#### Dataset ####

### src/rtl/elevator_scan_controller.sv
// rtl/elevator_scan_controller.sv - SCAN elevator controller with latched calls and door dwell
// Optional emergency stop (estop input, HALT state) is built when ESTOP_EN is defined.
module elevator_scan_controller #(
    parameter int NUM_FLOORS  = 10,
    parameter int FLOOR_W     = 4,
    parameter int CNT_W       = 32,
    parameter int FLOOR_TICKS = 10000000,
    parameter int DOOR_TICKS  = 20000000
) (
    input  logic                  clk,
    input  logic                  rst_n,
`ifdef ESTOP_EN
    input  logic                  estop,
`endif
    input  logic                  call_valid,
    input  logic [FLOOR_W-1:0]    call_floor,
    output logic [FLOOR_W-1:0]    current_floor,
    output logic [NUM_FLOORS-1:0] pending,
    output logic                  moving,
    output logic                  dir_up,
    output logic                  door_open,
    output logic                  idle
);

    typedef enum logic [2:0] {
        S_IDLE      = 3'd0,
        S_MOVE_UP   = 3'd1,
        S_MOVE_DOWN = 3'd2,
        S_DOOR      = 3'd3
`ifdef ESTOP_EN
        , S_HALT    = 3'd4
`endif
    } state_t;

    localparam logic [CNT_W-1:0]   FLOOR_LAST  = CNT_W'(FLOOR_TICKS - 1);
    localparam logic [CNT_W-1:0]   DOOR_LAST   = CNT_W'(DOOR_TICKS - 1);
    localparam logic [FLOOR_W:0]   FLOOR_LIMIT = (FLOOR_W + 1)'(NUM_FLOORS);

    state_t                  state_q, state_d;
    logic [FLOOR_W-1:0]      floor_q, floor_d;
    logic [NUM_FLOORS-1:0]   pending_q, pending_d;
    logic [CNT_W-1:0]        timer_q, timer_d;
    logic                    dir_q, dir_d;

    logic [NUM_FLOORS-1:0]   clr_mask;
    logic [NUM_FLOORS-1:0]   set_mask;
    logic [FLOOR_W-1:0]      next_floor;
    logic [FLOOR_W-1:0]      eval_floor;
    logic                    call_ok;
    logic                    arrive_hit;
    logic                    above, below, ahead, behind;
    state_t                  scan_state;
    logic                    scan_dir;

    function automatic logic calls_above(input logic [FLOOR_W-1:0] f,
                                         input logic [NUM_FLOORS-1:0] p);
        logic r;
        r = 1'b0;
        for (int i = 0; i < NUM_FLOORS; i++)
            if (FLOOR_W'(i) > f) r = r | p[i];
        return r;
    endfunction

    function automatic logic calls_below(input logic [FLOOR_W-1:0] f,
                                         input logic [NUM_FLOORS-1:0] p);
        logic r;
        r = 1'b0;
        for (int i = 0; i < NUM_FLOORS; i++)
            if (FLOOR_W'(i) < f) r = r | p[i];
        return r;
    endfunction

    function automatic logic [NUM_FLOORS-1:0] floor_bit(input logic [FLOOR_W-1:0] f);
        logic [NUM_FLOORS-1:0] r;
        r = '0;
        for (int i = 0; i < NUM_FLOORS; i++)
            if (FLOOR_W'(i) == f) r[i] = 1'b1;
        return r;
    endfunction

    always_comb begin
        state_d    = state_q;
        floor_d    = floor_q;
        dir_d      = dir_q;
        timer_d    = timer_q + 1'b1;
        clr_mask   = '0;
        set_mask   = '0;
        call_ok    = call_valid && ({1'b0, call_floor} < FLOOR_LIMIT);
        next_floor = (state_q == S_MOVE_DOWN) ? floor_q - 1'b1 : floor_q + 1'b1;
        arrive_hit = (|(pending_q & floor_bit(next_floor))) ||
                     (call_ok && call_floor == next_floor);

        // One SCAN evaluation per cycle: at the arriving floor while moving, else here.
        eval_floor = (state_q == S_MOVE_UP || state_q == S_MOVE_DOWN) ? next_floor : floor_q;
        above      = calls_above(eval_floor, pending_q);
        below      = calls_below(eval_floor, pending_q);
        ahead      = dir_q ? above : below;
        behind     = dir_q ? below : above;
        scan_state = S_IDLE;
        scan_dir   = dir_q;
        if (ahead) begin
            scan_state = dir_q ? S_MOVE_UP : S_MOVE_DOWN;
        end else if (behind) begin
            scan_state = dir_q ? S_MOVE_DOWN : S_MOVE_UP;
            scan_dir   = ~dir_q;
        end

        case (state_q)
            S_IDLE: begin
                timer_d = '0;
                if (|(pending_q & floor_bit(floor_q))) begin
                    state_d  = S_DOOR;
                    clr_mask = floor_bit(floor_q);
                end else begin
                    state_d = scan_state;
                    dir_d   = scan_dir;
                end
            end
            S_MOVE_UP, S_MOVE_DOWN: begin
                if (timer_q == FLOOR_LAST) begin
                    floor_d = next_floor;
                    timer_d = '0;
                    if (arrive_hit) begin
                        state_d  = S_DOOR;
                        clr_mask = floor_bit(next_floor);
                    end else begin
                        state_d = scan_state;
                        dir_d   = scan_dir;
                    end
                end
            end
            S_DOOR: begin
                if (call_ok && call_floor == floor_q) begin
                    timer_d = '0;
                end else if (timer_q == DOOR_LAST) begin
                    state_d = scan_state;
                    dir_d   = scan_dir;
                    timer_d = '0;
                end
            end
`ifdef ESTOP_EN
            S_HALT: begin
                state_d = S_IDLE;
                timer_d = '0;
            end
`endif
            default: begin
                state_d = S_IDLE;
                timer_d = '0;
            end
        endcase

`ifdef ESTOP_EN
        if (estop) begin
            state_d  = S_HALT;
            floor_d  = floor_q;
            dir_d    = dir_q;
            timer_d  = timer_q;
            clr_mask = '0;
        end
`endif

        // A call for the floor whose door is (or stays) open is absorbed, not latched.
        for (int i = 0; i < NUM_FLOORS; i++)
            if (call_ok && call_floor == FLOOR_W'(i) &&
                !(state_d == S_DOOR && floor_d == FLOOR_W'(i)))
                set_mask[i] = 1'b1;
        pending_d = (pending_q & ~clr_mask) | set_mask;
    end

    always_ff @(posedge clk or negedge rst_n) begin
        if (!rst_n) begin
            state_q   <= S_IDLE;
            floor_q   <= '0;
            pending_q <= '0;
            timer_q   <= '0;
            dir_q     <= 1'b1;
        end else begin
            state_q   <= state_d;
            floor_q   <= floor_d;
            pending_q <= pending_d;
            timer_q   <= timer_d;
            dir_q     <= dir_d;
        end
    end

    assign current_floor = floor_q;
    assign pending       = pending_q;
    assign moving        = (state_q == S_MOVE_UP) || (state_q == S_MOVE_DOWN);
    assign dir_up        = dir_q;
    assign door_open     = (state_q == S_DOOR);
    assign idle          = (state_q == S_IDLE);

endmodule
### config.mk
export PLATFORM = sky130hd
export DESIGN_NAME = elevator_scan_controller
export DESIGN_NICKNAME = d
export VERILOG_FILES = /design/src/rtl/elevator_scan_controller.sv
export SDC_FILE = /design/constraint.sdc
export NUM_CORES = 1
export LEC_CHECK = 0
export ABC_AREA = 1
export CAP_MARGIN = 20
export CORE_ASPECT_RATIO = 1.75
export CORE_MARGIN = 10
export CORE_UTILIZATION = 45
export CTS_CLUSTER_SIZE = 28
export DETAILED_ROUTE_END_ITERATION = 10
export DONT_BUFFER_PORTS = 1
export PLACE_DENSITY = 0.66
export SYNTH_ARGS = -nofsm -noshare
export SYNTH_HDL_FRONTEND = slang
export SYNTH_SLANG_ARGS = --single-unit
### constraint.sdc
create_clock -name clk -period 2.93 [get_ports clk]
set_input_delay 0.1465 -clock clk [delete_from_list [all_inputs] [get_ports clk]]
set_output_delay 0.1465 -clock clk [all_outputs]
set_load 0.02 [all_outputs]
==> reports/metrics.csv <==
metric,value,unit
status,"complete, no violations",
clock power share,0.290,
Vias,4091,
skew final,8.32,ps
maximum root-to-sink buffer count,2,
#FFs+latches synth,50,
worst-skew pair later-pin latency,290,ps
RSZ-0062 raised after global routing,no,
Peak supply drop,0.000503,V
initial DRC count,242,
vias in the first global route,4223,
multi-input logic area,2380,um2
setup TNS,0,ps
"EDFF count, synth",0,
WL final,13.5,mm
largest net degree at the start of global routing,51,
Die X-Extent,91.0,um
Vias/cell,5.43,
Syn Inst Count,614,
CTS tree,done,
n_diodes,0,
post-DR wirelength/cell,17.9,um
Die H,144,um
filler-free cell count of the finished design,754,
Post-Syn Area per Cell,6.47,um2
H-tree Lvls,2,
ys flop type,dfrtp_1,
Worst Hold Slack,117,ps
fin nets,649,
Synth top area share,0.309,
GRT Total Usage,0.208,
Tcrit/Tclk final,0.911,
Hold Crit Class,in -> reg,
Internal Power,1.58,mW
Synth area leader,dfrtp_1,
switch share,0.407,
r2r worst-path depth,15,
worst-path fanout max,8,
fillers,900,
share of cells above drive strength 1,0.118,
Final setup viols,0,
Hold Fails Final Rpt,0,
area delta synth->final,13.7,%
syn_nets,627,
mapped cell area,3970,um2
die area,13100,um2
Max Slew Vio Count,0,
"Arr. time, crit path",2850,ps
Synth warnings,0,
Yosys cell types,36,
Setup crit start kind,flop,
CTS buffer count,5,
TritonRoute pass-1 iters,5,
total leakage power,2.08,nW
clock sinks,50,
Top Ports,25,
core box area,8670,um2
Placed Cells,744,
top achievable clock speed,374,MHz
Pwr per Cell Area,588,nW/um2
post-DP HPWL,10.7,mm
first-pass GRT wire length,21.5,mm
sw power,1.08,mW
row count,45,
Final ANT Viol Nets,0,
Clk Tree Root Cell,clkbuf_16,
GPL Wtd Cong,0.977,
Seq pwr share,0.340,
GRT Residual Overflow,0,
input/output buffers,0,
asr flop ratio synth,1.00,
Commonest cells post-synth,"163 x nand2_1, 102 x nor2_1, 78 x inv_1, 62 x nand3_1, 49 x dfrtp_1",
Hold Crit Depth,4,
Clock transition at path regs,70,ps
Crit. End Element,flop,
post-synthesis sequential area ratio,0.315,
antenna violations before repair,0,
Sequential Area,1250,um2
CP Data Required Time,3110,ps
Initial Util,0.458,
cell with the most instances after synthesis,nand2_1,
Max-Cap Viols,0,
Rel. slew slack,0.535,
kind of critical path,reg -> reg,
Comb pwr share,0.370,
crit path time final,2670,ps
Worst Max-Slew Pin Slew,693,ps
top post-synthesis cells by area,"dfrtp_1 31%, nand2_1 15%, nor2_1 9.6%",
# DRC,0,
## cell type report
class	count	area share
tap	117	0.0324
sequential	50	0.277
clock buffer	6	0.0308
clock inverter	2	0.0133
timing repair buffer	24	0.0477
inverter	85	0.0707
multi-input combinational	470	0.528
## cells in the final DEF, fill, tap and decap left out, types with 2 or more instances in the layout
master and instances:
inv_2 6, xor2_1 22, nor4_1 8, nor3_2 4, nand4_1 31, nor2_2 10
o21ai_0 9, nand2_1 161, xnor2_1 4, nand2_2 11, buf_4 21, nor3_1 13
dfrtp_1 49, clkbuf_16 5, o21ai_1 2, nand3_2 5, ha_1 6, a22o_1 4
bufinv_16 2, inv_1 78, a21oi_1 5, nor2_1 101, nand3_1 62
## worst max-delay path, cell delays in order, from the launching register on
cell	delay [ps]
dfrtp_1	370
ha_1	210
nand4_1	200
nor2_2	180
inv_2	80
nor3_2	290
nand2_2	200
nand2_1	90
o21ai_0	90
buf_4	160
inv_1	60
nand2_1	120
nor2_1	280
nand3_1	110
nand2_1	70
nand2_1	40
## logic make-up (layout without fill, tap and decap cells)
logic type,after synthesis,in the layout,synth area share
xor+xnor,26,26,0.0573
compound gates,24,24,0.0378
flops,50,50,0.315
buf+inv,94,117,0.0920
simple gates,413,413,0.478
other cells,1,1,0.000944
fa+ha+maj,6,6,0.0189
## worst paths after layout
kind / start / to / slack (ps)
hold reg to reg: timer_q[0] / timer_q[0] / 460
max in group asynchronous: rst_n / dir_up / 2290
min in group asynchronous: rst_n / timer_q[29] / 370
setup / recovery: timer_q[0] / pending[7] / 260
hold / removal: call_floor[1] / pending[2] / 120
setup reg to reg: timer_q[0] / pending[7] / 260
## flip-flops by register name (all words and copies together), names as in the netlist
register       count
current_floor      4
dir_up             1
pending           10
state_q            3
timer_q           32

####
#### Dataset ####

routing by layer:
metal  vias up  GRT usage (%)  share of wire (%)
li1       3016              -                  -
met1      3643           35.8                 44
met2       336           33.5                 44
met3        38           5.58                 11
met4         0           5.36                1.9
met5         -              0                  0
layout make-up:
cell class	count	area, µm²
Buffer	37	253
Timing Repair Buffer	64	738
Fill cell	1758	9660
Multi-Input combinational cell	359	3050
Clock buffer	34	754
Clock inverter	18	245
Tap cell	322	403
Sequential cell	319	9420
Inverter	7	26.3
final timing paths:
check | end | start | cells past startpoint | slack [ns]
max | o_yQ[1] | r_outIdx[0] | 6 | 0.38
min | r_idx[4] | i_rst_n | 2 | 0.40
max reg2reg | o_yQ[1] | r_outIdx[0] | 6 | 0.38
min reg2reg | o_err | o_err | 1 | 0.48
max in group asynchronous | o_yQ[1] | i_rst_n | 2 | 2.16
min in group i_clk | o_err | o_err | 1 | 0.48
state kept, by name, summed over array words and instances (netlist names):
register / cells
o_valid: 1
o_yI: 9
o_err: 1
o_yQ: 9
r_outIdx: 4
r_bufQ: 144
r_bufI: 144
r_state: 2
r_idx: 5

####
#### Dataset ####

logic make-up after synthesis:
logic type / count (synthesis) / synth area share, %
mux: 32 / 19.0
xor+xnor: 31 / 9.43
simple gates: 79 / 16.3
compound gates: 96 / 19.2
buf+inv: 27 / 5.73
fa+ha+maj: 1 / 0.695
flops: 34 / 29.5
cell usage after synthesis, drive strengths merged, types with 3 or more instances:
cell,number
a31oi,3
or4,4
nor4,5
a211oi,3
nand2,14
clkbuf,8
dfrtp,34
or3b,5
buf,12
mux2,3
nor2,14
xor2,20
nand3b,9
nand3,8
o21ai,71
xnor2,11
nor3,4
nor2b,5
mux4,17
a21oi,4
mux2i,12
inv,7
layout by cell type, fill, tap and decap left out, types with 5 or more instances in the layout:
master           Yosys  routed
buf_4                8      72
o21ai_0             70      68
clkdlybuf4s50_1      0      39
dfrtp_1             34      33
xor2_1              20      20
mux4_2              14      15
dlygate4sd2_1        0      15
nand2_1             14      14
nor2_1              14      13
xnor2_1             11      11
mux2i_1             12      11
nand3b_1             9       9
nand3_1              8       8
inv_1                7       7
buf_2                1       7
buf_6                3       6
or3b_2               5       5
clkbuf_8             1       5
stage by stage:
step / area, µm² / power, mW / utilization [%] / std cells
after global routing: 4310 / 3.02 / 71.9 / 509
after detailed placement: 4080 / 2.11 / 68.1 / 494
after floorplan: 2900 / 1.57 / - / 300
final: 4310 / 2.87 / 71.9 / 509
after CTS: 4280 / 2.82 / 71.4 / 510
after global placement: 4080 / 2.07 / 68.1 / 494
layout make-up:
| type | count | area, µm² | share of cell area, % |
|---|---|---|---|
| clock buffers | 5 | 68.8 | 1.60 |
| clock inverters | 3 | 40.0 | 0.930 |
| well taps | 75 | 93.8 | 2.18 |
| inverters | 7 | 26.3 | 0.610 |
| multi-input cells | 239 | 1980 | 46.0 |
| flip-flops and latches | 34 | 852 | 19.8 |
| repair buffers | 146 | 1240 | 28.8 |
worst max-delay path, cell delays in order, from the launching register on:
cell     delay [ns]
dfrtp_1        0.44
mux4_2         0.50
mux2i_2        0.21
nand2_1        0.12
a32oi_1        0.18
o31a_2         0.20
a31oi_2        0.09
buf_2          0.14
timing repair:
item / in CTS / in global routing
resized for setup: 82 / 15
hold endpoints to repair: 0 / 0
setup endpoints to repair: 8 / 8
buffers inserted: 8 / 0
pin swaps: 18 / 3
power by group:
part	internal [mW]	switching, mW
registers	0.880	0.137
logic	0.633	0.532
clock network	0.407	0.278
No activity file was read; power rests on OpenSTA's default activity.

####

Exercise: In the data above, start at the line that has "pin swaps: 18 / 3", stop after the line that has "No activity file", and print every line in between exactly as it stands.

Answer to this problem:
pin swaps: 18 / 3
power by group:
part	internal [mW]	switching, mW
registers	0.880	0.137
logic	0.633	0.532
clock network	0.407	0.278
No activity file was read; power rests on OpenSTA's default activity.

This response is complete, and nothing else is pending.